Question

Two identical coils P and Q each of radius R are lying in perpendicular planes such that they have a common centre. Find the magnitude and direction of the magnetic field at the common centre of the two coils, if they carry currents equal to I and \[\sqrt{3}\] I respectively.

Answer 1

Magnetic field at the centre of the coils due to coil P, having current I is 

\[B_P = \frac{\mu_0 I}{2R}\]

And magnetic field due to coil Q having current 

\[\sqrt{3}I\] is \[B_Q = \frac{\mu_0 \sqrt{3}I}{2R}\] 

Since both coils are inclined to each other at an angle of 90°, the magnitude of their resultant magnetic field at the common centre will be

\[B = \sqrt{{B_P}^2 + {B_Q}^2} = \frac{\mu_0 I}{2R}\sqrt{1 + 3} = \frac{\mu_0 I}{R}\]

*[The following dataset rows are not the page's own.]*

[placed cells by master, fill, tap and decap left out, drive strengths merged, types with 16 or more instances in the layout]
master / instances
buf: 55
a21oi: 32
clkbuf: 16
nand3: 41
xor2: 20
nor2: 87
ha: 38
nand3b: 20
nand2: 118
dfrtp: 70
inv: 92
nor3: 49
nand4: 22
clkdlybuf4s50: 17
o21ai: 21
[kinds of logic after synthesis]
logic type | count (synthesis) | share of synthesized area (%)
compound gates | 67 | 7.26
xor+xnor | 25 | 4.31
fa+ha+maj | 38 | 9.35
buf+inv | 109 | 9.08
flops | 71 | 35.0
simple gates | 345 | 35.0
[config.mk]
export PLATFORM = sky130hd
export DESIGN_NAME = cdr_phase_gen
export DESIGN_NICKNAME = d
export VERILOG_FILES = /design/src/rtl/cdr_phase_gen.sv
export SDC_FILE = /design/constraint.sdc
export NUM_CORES = 1
export LEC_CHECK = 0
export CAP_MARGIN = 10
export CORE_MARGIN = 4
export CORE_UTILIZATION = 30
export CTS_CLUSTER_DIAMETER = 120
export CTS_CLUSTER_SIZE = 40
export DETAILED_ROUTE_END_ITERATION = 7
export GPL_TIMING_DRIVEN = 0
export PLACE_DENSITY = 0.54
export RECOVER_POWER = 50
export SYNTH_ARGS = -nofsm -noshare
export SYNTH_HDL_FRONTEND = slang
export SYNTH_SLANG_ARGS = --single-unit
[constraint.sdc]
create_clock -name clk_i -period 2.2 [get_ports clk_i]
set_input_delay 0.44 -clock clk_i [delete_from_list [all_inputs] [get_ports clk_i]]
set_output_delay 0.44 -clock clk_i [all_outputs]
set_load 0.01 [all_outputs]
--- src/rtl/cg_irq_pending.sv ---
// ============================================================================
// cg_irq_pending : edge-capturing interrupt pending register with a claim port
// Revision: 1.0
// ============================================================================
`default_nettype none

module cg_priority_encoder #(
  parameter  int BITS_WIDTH = 16,
  localparam int IDX_W      = $clog2(BITS_WIDTH)
) (
  input  logic [BITS_WIDTH-1:0] i_bits,
  output logic                  o_en,
  output logic [IDX_W-1:0]      o_index
);

  // Ascending scan: the last set bit seen is the highest index, so MSB wins.
  always_comb begin
    o_en    = 1'b0;
    o_index = '0;
    for (int i = 0; i < BITS_WIDTH; i++) begin
      if (i_bits[i]) begin
        o_en    = 1'b1;
        o_index = IDX_W'(i);
      end
    end
  end

endmodule

module cg_irq_pending #(
  parameter  int NUM_SRC  = 16,
  localparam int ID_WIDTH = $clog2(NUM_SRC)
) (
  input  logic                i_clk,
  input  logic                i_rst_n,
  input  logic [NUM_SRC-1:0]  i_irq,
  input  logic                i_mask_we,
  input  logic [NUM_SRC-1:0]  i_mask_data,
  input  logic [NUM_SRC-1:0]  i_clear,
  output logic [NUM_SRC-1:0]  o_mask,
  output logic [NUM_SRC-1:0]  o_pending,
  output logic                o_valid,
  output logic [ID_WIDTH-1:0] o_id,
  input  logic                i_ready
);

  logic [NUM_SRC-1:0]  irq_q, irq_d;
  logic [NUM_SRC-1:0]  pending_q, pending_d;
  logic [NUM_SRC-1:0]  mask_q, mask_d;
  logic                valid_q, valid_d;
  logic [ID_WIDTH-1:0] id_q, id_d;

  logic [NUM_SRC-1:0]  rise;
  logic [NUM_SRC-1:0]  claim_clr;
  logic [NUM_SRC-1:0]  cand;
  logic                handshake;
  logic                load;
  logic                enc_en;
  logic [ID_WIDTH-1:0] enc_index;

  cg_priority_encoder #(
    .BITS_WIDTH (NUM_SRC)
  ) u_enc (
    .i_bits  (cand),
    .o_en    (enc_en),
    .o_index (enc_index)
  );

  always_comb begin
    handshake = valid_q & i_ready;
    claim_clr = handshake ? (NUM_SRC'(1) << id_q) : '0;
    rise      = i_irq & ~irq_q;
    // The line being taken this cycle is excluded so back-to-back claims move on.
    cand      = pending_q & mask_q & ~claim_clr & ~i_clear;
    load      = ~valid_q | i_ready;

    irq_d     = i_irq;
    pending_d = (pending_q & ~i_clear & ~claim_clr) | rise;
    mask_d    = i_mask_we ? i_mask_data : mask_q;
    valid_d   = load ? enc_en    : valid_q;
    id_d      = load ? enc_index : id_q;
  end

  // irq_q resets high so lines already asserted at reset release are not edges.
  always_ff @(posedge i_clk) begin
    if (!i_rst_n) begin
      irq_q     <= '1;
      pending_q <= '0;
      mask_q    <= '0;
      valid_q   <= 1'b0;
      id_q      <= '0;
    end else begin
      irq_q     <= irq_d;
      pending_q <= pending_d;
      mask_q    <= mask_d;
      valid_q   <= valid_d;
      id_q      <= id_d;
    end
  end

  assign o_mask    = mask_q;
  assign o_pending = pending_q;
  assign o_valid   = valid_q;
  assign o_id      = id_q;

endmodule

`default_nettype wire

--- config.mk ---
export PLATFORM = sky130hd
export DESIGN_NAME = cg_irq_pending
export DESIGN_NICKNAME = d
export VERILOG_FILES = /design/src/rtl/cg_irq_pending.sv
export SDC_FILE = /design/constraint.sdc
export NUM_CORES = 1
export LEC_CHECK = 0
export ABC_CLOCK_PERIOD_IN_PS = 2930
export CORE_ASPECT_RATIO = 0.6
export CORE_UTILIZATION = 40
export CTS_BUF_LIST = sky130_fd_sc_hd__clkbuf_2
export DETAILED_ROUTE_END_ITERATION = 8
export PLACE_DENSITY = 0.74
export SYNTH_ARGS = -nofsm -noshare
export SYNTH_HDL_FRONTEND = slang
export SYNTH_SLANG_ARGS = --single-unit
--- constraint.sdc ---
create_clock -name i_clk -period 2.93 [get_ports i_clk]
set_clock_uncertainty 0.1 [all_clocks]
set_input_delay 0.293 -clock i_clk [delete_from_list [all_inputs] [get_ports i_clk]]
set_output_delay 0.293 -clock i_clk [all_outputs]
set_load 0.01 [all_outputs]
# == Word-level counts from Yosys, hierarchy flattened ==
# Index checks and enable logic that the tools add are counted.
# totals
register_bits,53
input_bits,52
output_inout_bits,37
wordCells,51
# op_classes
shifts,1
muxes,32
n_bitwise,13
# op_table
cell,n
16-bit bitwise AND,6
16-bit NOT,3
4-bit 2-to-1 mux,8
1-bit 2-to-1 mux,17
16-bit 2-to-1 mux,1
16-bit bitwise OR,1
1-bit by 4-bit left shift with 16-bit output (first input constant),1
3-bit 2-to-1 mux,4
2-bit 2-to-1 mux,2
1-bit bitwise AND,1
1-bit NOT,1
1-bit bitwise OR,1

# == Logic depth before layout (Yosys ltp) ==
# depth
depth_word,21
mapped_depth,7
mapped_depth_nobuf,5

# == Cells and area by module ==
# Synthesis repeated with hierarchy kept, for this count alone.
# hier_totals
hier_cells,237
hier_area_um2,2294.7
# modules_own_cells
module,instances,cells_per_inst,area_per_inst_um2,seq_area_each_um2
cg_irq_pending,1,208,2133.3,1061.0
cg_priority_encoder,1,29,161.4,0.0

# == Least setup slack after synthesis ==
# OpenSTA, ideal clock, no wires.
# synth_timing
path_type,reg-to-reg
startpoint,"register valid_q, in the netlist o_valid"
endpoint,"register valid_q, in the netlist o_valid"
setup_time_ns,0.120
t_arrival_ns,1.618
t_required_ns,2.710
setup_slack_ns,1.093
stages_incl_launch_ff,5
path_buffers,0
synth_period_minus_slack_ns,1.837
path_cell_list,dfxtp_1 nand4b_2 o311a_4 or3_1 o31a_1
# synth_between
elab_chain_len,21
word_cells_on_any_way,23
classes_between,mux (17); bitwise (6)
# synth_lines
element,line_no,text
from (decl),50,"logic valid_q, valid_d;"
from (signal assigned),96,valid_q <= valid_d;
1-bit bitwise AND,70,handshake = valid_q & i_ready;
16-bit 2-to-1 mux,71,claim_clr = handshake ? (NUM_SRC'(1) << id_q) : '0;
16-bit NOT,74,cand = pending_q & mask_q & ~claim_clr & ~i_clear;
16-bit bitwise AND (2 in a row),74,
1-bit 2-to-1 mux (16 in a row),21,if (i_bits[i]) begin
# Parallel ways exist; a longest one is shown, timed or not.
# A chain may end at the register's enable or synchronous reset.

# == Worst setup path in the final report ==
# layout_timing
startpoint,"register id_q[1], in the netlist o_id[1]"
endpoint,"register valid_q, in the netlist o_valid"
# layout_between
elab_chain_len,21
# layout_lines
element,line_no,text
from (decl),51,"logic [ID_WIDTH-1:0] id_q, id_d;"
from (signal assigned),97,id_q <= id_d;
1-bit by 4-bit left shift with 16-bit output *,71,
16-bit 2-to-1 mux *,71,
16-bit NOT *,74,
16-bit bitwise AND * (2 in a row),74,
1-bit 2-to-1 mux (15 in a row),21,
1-bit 2-to-1 mux *,21,
# Mark *: on every way between the ends. The rest lies on a longest branch, timed or not.
File: config.mk
export PLATFORM = sky130hd
export DESIGN_NAME = mips_multicycle_control
export DESIGN_NICKNAME = d
export VERILOG_FILES = /design/src/rtl/mips_pkg.sv /design/src/rtl/mips_ctrl_wait_timer.sv /design/src/rtl/mips_multicycle_control.sv
export SDC_FILE = /design/constraint.sdc
export NUM_CORES = 1
export LEC_CHECK = 0
export CELL_PAD_IN_SITES_DETAIL_PLACEMENT = 1
export CELL_PAD_IN_SITES_GLOBAL_PLACEMENT = 2
export CORE_UTILIZATION = 28
export DETAILED_ROUTE_END_ITERATION = 8
export GPL_TIMING_DRIVEN = 0
export PLACE_DENSITY = 0.95
export SETUP_SLACK_MARGIN = 0.3
export SYNTH_ARGS = -nofsm -noshare
export SYNTH_HDL_FRONTEND = slang
export SYNTH_SLANG_ARGS = --single-unit
File: constraint.sdc
create_clock -name clk -period 4.1 [get_ports clk]
set_clock_uncertainty 0.15 [all_clocks]
set_input_delay 0.82 -clock clk [delete_from_list [all_inputs] [get_ports clk]]
set_output_delay 0.82 -clock clk [all_outputs]
set_load 0.01 [all_outputs]
File: src/rtl/mips_pkg.sv
// mips_pkg: shared opcodes, FSM state codes, alu_op and trap_cause encodings.
// Optional feature: MIPS_CTRL_BNE_EN makes the dispatch function route bne to BRANCH.
package mips_pkg;
    localparam logic [5:0] OP_RTYPE = 6'b000000;
    localparam logic [5:0] OP_LW    = 6'b100011;
    localparam logic [5:0] OP_SW    = 6'b101011;
    localparam logic [5:0] OP_ADDI  = 6'b001000;
    localparam logic [5:0] OP_BEQ   = 6'b000100;
    localparam logic [5:0] OP_BNE   = 6'b000101;
    localparam logic [5:0] OP_J     = 6'b000010;

    localparam logic [3:0] S_FETCH    = 4'd0;
    localparam logic [3:0] S_DECODE   = 4'd1;
    localparam logic [3:0] S_MEM_ADDR = 4'd2;
    localparam logic [3:0] S_MEM_RD   = 4'd3;
    localparam logic [3:0] S_MEM_WB   = 4'd4;
    localparam logic [3:0] S_MEM_WR   = 4'd5;
    localparam logic [3:0] S_R_EXEC   = 4'd6;
    localparam logic [3:0] S_R_WB     = 4'd7;
    localparam logic [3:0] S_I_EXEC   = 4'd8;
    localparam logic [3:0] S_I_WB     = 4'd9;
    localparam logic [3:0] S_BRANCH   = 4'd10;
    localparam logic [3:0] S_JUMP     = 4'd11;
    localparam logic [3:0] S_TRAP     = 4'd12;

    localparam logic [1:0] ALU_ADD   = 2'b00;
    localparam logic [1:0] ALU_SUB   = 2'b01;
    localparam logic [1:0] ALU_FUNCT = 2'b10;

    localparam logic [1:0] CAUSE_NONE    = 2'b00;
    localparam logic [1:0] CAUSE_ILLEGAL = 2'b01;
    localparam logic [1:0] CAUSE_TIMEOUT = 2'b10;

    function automatic logic [3:0] dispatch(input logic [5:0] op);
        logic w_bne;
`ifdef MIPS_CTRL_BNE_EN
        w_bne = (op == OP_BNE);
`else
        w_bne = 1'b0;
`endif
        return (op == OP_RTYPE)                ? S_R_EXEC   :
               (op == OP_LW || op == OP_SW)    ? S_MEM_ADDR :
               (op == OP_ADDI)                 ? S_I_EXEC   :
               (op == OP_BEQ || w_bne)         ? S_BRANCH   :
               (op == OP_J)                    ? S_JUMP     : S_TRAP;
    endfunction
endpackage

File: src/rtl/mips_ctrl_wait_timer.sv
// mips_ctrl_wait_timer: counts consecutive memory wait cycles and flags a timeout.
module mips_ctrl_wait_timer #(
    parameter int MEM_TIMEOUT = 16
) (
    input  logic clk,
    input  logic rst_n,
    input  logic i_active,
    input  logic i_ready,
    output logic o_timeout
);
    logic [7:0] r_cnt;

    // Count not-ready cycles; completion or leaving a memory state restarts from zero.
    always_ff @(posedge clk or negedge rst_n) begin
        if (!rst_n)
            r_cnt <= '0;
        else
            r_cnt <= (i_active && !i_ready) ? r_cnt + 8'd1 : 8'd0;
    end

    assign o_timeout = i_active && !i_ready && (r_cnt == 8'(MEM_TIMEOUT - 1));
endmodule

File: src/rtl/mips_multicycle_control.sv
// mips_multicycle_control: multicycle MIPS control FSM with memory timeout and illegal-opcode trap.
// Optional feature: define MIPS_CTRL_BNE_EN to execute bne through the BRANCH state.
module mips_multicycle_control
    import mips_pkg::*;
#(
    parameter int MEM_TIMEOUT = 16
) (
    input  logic       clk,
    input  logic       reset,
    input  logic [5:0] opcode,
    input  logic [5:0] funct,
    input  logic       zero,
    input  logic       mem_ready,
    output logic       pc_write,
    output logic       ir_write,
    output logic       i_or_d,
    output logic       mem_read,
    output logic       mem_write,
    output logic       mem_to_reg,
    output logic       reg_dst,
    output logic       reg_write,
    output logic       alu_src_a,
    output logic [1:0] alu_src_b,
    output logic [1:0] alu_op,
    output logic [1:0] pc_source,
    output logic [3:0] state,
    output logic       trap,
    output logic [1:0] trap_cause
);
    logic [3:0] r_state;
    logic       r_run;
    logic       r_trap;
    logic [1:0] r_cause;
    logic [3:0] w_next;
    logic       w_timeout;
    logic       w_take;
    logic       w_unused_funct;
    logic w_fetch, w_decode, w_mem_addr, w_mem_rd, w_mem_wb, w_mem_wr;
    logic w_r_exec, w_r_wb, w_i_exec, w_i_wb, w_branch, w_jump;

    assign w_unused_funct = ^funct;

    // r_run holds every output low from reset until the first clock after release.
    assign w_fetch    = r_run && r_state == S_FETCH;
    assign w_decode   = r_run && r_state == S_DECODE;
    assign w_mem_addr = r_run && r_state == S_MEM_ADDR;
    assign w_mem_rd   = r_run && r_state == S_MEM_RD;
    assign w_mem_wb   = r_run && r_state == S_MEM_WB;
    assign w_mem_wr   = r_run && r_state == S_MEM_WR;
    assign w_r_exec   = r_run && r_state == S_R_EXEC;
    assign w_r_wb     = r_run && r_state == S_R_WB;
    assign w_i_exec   = r_run && r_state == S_I_EXEC;
    assign w_i_wb     = r_run && r_state == S_I_WB;
    assign w_branch   = r_run && r_state == S_BRANCH;
    assign w_jump     = r_run && r_state == S_JUMP;

`ifdef MIPS_CTRL_BNE_EN
    assign w_take = (opcode == OP_BNE) ? !zero : zero;
`else
    assign w_take = zero;
`endif

    mips_ctrl_wait_timer #(.MEM_TIMEOUT(MEM_TIMEOUT)) u_timer (
        .clk       (clk),
        .rst_n     (reset),
        .i_active  (w_fetch || w_mem_rd || w_mem_wr),
        .i_ready   (mem_ready),
        .o_timeout (w_timeout)
    );

    // Next state; mem_ready is tested before the timeout so completion wins a tie.
    always_comb begin
        w_next = r_state;
        if (r_run)
            case (r_state)
                S_FETCH:    w_next = mem_ready ? S_DECODE : w_timeout ? S_TRAP : S_FETCH;
                S_DECODE:   w_next = dispatch(opcode);
                S_MEM_ADDR: w_next = (opcode == OP_LW) ? S_MEM_RD : S_MEM_WR;
                S_MEM_RD:   w_next = mem_ready ? S_MEM_WB : w_timeout ? S_TRAP : S_MEM_RD;
                S_MEM_WR:   w_next = mem_ready ? S_FETCH : w_timeout ? S_TRAP : S_MEM_WR;
                S_R_EXEC:   w_next = S_R_WB;
                S_I_EXEC:   w_next = S_I_WB;
                S_TRAP:     w_next = S_TRAP;
                default:    w_next = S_FETCH;
            endcase
    end

    // State register, run qualifier and sticky trap record captured on entry to TRAP.
    always_ff @(posedge clk or negedge reset) begin
        if (!reset) begin
            r_state <= S_FETCH;
            r_run   <= 1'b0;
            r_trap  <= 1'b0;
            r_cause <= CAUSE_NONE;
        end else begin
            r_run   <= 1'b1;
            r_state <= w_next;
            if (w_next == S_TRAP && r_state != S_TRAP) begin
                r_trap  <= 1'b1;
                r_cause <= (r_state == S_DECODE) ? CAUSE_ILLEGAL : CAUSE_TIMEOUT;
            end
        end
    end

    assign pc_write   = (w_fetch && mem_ready) || w_jump || (w_branch && w_take);
    assign ir_write   = w_fetch && mem_ready;
    assign i_or_d     = w_mem_rd || w_mem_wr;
    assign mem_read   = w_fetch || w_mem_rd;
    assign mem_write  = w_mem_wr;
    assign mem_to_reg = w_mem_wb;
    assign reg_dst    = w_r_wb;
    assign reg_write  = w_mem_wb || w_r_wb || w_i_wb;
    assign alu_src_a  = w_mem_addr || w_r_exec || w_i_exec || w_branch;
    assign alu_src_b  = w_fetch ? 2'b01 : w_decode ? 2'b11 : (w_mem_addr || w_i_exec) ? 2'b10 : 2'b00;
    assign alu_op     = w_r_exec ? ALU_FUNCT : w_branch ? ALU_SUB : ALU_ADD;
    assign pc_source  = w_branch ? 2'b01 : w_jump ? 2'b10 : 2'b00;
    assign state      = r_state;
    assign trap       = r_trap;
    assign trap_cause = r_cause;
endmodule

## Yosys cells after proc, flatten, opt, wreduce, memory -nomap -nowiden

Cells that the tools add are included.

- Register bits: 16
- Output and inout bits: 22

- Muxes and demuxes: 23
- $add $sub $neg: 1
- Eq/ne operators: 20
- Reduce and logical (&&, ||, !) cells: 32

Operators by type and width:

| operator | count |
|---|---|
| $mux W4 | 9 |
| $pmux W4 S8 | 1 |
| $eq A4 B4 Y1 const B | 6 |
| $logic_and A1 B1 Y1 | 17 |
| $eq A4 B3 Y1 const B | 4 |
| $mux W2 | 7 |
| $eq A6 B6 Y1 const B | 2 |
| $logic_or A1 B1 Y1 | 12 |
| $mux W3 | 4 |
| $add A8 B1 Y8 const B | 1 |
| $eq A4 B2 Y1 const B | 2 |
| $eq A8 B4 Y1 const B | 1 |
| $mux W8 | 1 |
| $eq A6 B2 Y1 const B | 1 |
| $eq A6 B3 Y1 const B | 1 |
| $eq A6 B4 Y1 const B | 1 |
| $logic_not A6 Y1 | 1 |
| $eq A4 B1 Y1 const B | 1 |
| $logic_not A4 Y1 | 1 |
| $ne A4 B4 Y1 const B | 1 |
| $logic_not A1 Y1 | 1 |
| $mux W1 | 1 |

## Longest topological paths before layout

- Depth after elaboration: 12
- Gate-level depth with buffers: 8
- Depth with buffers taken out: 7

## Cells and area by module

A second synthesis with hierarchy kept.

- Cell total of the unflattened synthesis: 161
- Area, all modules: 1317.5 um^2

Modules (own cells, without submodules):

| module | times used | cells each | area each (um^2) |
|---|---|---|---|
| mips_multicycle_control | 1 | 124 | 922.1 |
| mips_ctrl_wait_timer | 1 | 37 | 395.4 |

## Worst setup path before layout

Ideal clock, no wire load.

- Path type: flip-flop to output port
- From: reg r_state[1], in the netlist state[1]
- To: out ir_write
- Cell stages (with the launch flop): 5
- Data arrival time: 1.424 ns
- Path slack: 1.706 ns
- Cell sequence: dfrtp_1 -> clkbuf_1 -> buf_2 -> nor3_1 -> and3_1

- Cells in the longest elaborated chain, start to end: 3

Ends and longest elaborated chain:

| what | RTL line | source |
|---|---|---|
| from (decl) | mips_multicycle_control.sv:30 | `logic [3:0] r_state;` |
| from (signal assigned) | mips_multicycle_control.sv:97 | `r_state <= w_next;` |
| $logic_not A4 Y1 | mips_multicycle_control.sv:44 | `assign w_fetch = r_run && r_state == S_FETCH;` |
| $logic_and A1 B1 Y1 | mips_multicycle_control.sv:44 |  |
| $logic_and A1 B1 Y1 | mips_multicycle_control.sv:106 | `assign ir_write = w_fetch && mem_ready;` |
| to (decl) | mips_multicycle_control.sv:15 | `output logic ir_write,` |

Every way passes these cells.

## Worst setup path after layout

- From: in mem_ready
- To: out pc_write

- Cells in the longest elaborated chain, start to end: 3

Ends and longest elaborated chain:

| what | RTL line | source |
|---|---|---|
| from (decl) | mips_multicycle_control.sv:13 | `input logic mem_ready,` |
| $logic_and A1 B1 Y1 | mips_multicycle_control.sv:105 | `assign pc_write = (w_fetch && mem_ready) \|\| w_jump \|\| (w_branch && w_take);` |
| $logic_or A1 B1 Y1 (2 in series) | mips_multicycle_control.sv:105 |  |
| to (decl) | mips_multicycle_control.sv:14 | `output logic pc_write,` |

Every way passes these cells.

==> results.ini <==
[setup_path]
cp_max_fo=8
cp_cell_sequence=clkdlybuf4s50_1 -> nand2_1 -> or3_1 -> a21oi_1 -> clkdlybuf4s50_1
cp_slowest_cell=clkdlybuf4s50_1
crit_type=in2out
cp-start-kind=primary input
cp_common_cell=clkdlybuf4s50_1
cpPeakStageDelay_ns=0.66
reg2reg_slack_ns=1.54
timing.critical_path.arrival_ns=2.55
path_delay_family=buffers and inverters
worst_setup_path_end_kind=output pin
crit_required_ns=3.13
r2r-start=state[1]
reg2regPathDepth=6
rr_endpoint=trap_cause[1]
crit_buf_inv=2

[grt]
antenna_found_initial=0
track_usage_pct=18.9
grt_max_degree=17
grt_pass1_vias=1429
grt_pass1_wl_um=6620
overflow=0

[placement]
globalplace.congestion=0.846
place_area_sq_um=1600
dpl.hpwl_um=2900
io_buffer_count=31

[cells_and_area]
final_nets=207
diodes=0
final_cell_mix=clkdlybuf4s50_1, nor2_1, dfrtp_1
drive_gt1_share_pct=10.1
design_area_sq_um=1660
layout_commonest_cell=clkdlybuf4s50_1
syn_to_final_growth_pct=34.8

[power_and_ir_drop]
leakage_nw=0.644
power_density_nw_per_um2=504
ir_drop_mv=0.232

[worst_hold_path]
hold_path_end=u_timer.r_cnt[0]
whs_path_depth=1
hp-class=reg2reg
min-delay-start=u_timer.r_cnt[0]

[clocking]
numCtsBuffers=3
htree_levels=1
postCtsHoldBufs=0
cts_tree=done
post_cts_resized=0
cts_setup_buffers=0
insertion_delay_ns=0.26
clkTransAtPathRegs_ns=0.06
clockBufferDepth=2
cts_root_buf=clkbuf_8
cts_sinks=16

[synth]
synth_edf_count=0
synth_area_sq_um=1230
ys_ff_latch=16
synth_async_sr_flop_share_pct=100
ys_types=48
synth_nets=171
netlist_instances=154
ys_seq_area_share_pct=32.5
synthFlopType=dfrtp_1
postSynthAreaPerCell_sq_um=7.99
ys_warn_count=0

[drt]
ant_nets=0
drcViolationCount=0
routed_wl_um=3820
via_per_inst=5.42
routedWlPerCell_um=16.0
drt-pass1-iter-count=4
drt_iter0_markers=35
vias=1295

[sta]
rsz0062_at_grt=false
period_needed_ns=3.52
finalHoldViolations=0
maxSlewHeadroom_pct=52.1
maxSlewViolCount=0
min_period_over_period_pct=85.9
worst_pin_slew_ns=0.710
max_clock_freq_mhz=284
finalSetupViolations=0
fin_setup_tns_ns=0

[floorplanning]
start_util_pct=29.9
chipHeight_um=68.3
core_sq_um=4120
rows=23
pin_count=38
dieArea_sq_um=4670
die_w_um=68.3

[outcome]
outcome=finished clean

[run]
cap_viol_max_count=0

## flip-flops by register name, summed over array words and instances (netlist names)
signal,count
r_run,1
trap,1
u_timer.r_cnt,8
state,4
trap_cause,2
## cell families after synthesis
logic type,synth area share [%]
AND/OR/NAND/NOR,29.6
buffers and inverters,6.71
flip-flops,32.5
other,0.305
AO/OA/AOI/OAI,23.5
XOR/XNOR,6.40
adder cells (fa/ha/maj),1.02
## where the power goes
part | internal [W] | switching [W]
Combinational | 0.000218 | 0.000263
Clock | 0.0000855 | 0.0000588
Sequential | 0.000187 | 0.0000247
Total | 0.000490 | 0.000347
## layout make-up
class,count,area (sq um)
multi-input combinational,121,748
fill,503,2460
clock buffer,4,55.1
tap,50,62.6
sequential,16,400
buffer,12,63.8
inverter,5,18.8
timing repair buffer,31,310
## synthesized netlist by cell type (2+ instances only)
library cell	number	area [sq um]
a21oi_1	7	35.0
nand2b_1	5	31.3
nand3_1	8	40.0
nor3_1	10	50.1
o22ai_1	3	18.8
nand2_1	7	26.3
and4_1	2	17.5
o21bai_1	2	15.0
nor2_1	22	82.6
o211ai_1	2	15.0
dfrtp_1	16	400
a211oi_1	2	15.0
nor4_1	2	12.5
and3_1	5	31.3
xnor2_1	6	52.6
buf_4	3	22.5
buf_2	6	30.0
xor2_1	3	26.3
clkbuf_1	3	11.3
a211o_1	2	17.5
o21ai_0	8	40.0
inv_1	4	15.0
## how the worst max path moves through the flow
stage | start | endpoint | cells past startpoint
after floorplan | state[1] | ir_write | 4
after global placement | mem_ready | pc_write | 5
after detailed placement | mem_ready | pc_write | 5
after CTS | mem_ready | pc_write | 5
after global routing | mem_ready | pc_write | 5
final | mem_ready | pc_write | 5
## metrics by stage
step / total power [W] / utilization [%] / std cells / worst slack, ns / hold WS [ns]
6_report: 0.000836 / 40.3 / 239 / 0.577 / 0.305
5_1_grt: 0.000901 / 40.3 / 239 / 0.485 / 0.356
4_1_cts: 0.000839 / 40.3 / 239 / 0.585 / 0.313
3_5_place_dp: 0.000693 / 39.0 / 235 / 0.584 / 0.305
3_3_place_gp: 0.000677 / 39.0 / 235 / 0.598 / 0.287
2_1_floorplan: 0.000502 / - / 154 / 1.71 / 0.275
## per-layer routing
| layer | GRT usage (%) | up-vias | wire [um] |
|---|---|---|---|
| li1 | - | 627 | - |
| met1 | 25.6 | 642 | 1840 |
| met2 | 31.3 | 23 | 1830 |
| met3 | 3.67 | 3 | 129 |
| met4 | 3.39 | 0 | 18 |
| met5 | 0 | - | 0 |
(Power assumes the default switching activity.)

The directions of B_P and B_Q are as indicated in the figure. The direction of the resultant field is at an angle θ given by

\[\theta = \tan^{- 1} \left( \frac{B_P}{B_Q} \right) = \tan^{- 1} \left( \frac{1}{\sqrt{3}} \right) = 30°\]

Hence, the direction of the magnetic field will be at an angle 30° to the plane of loop P.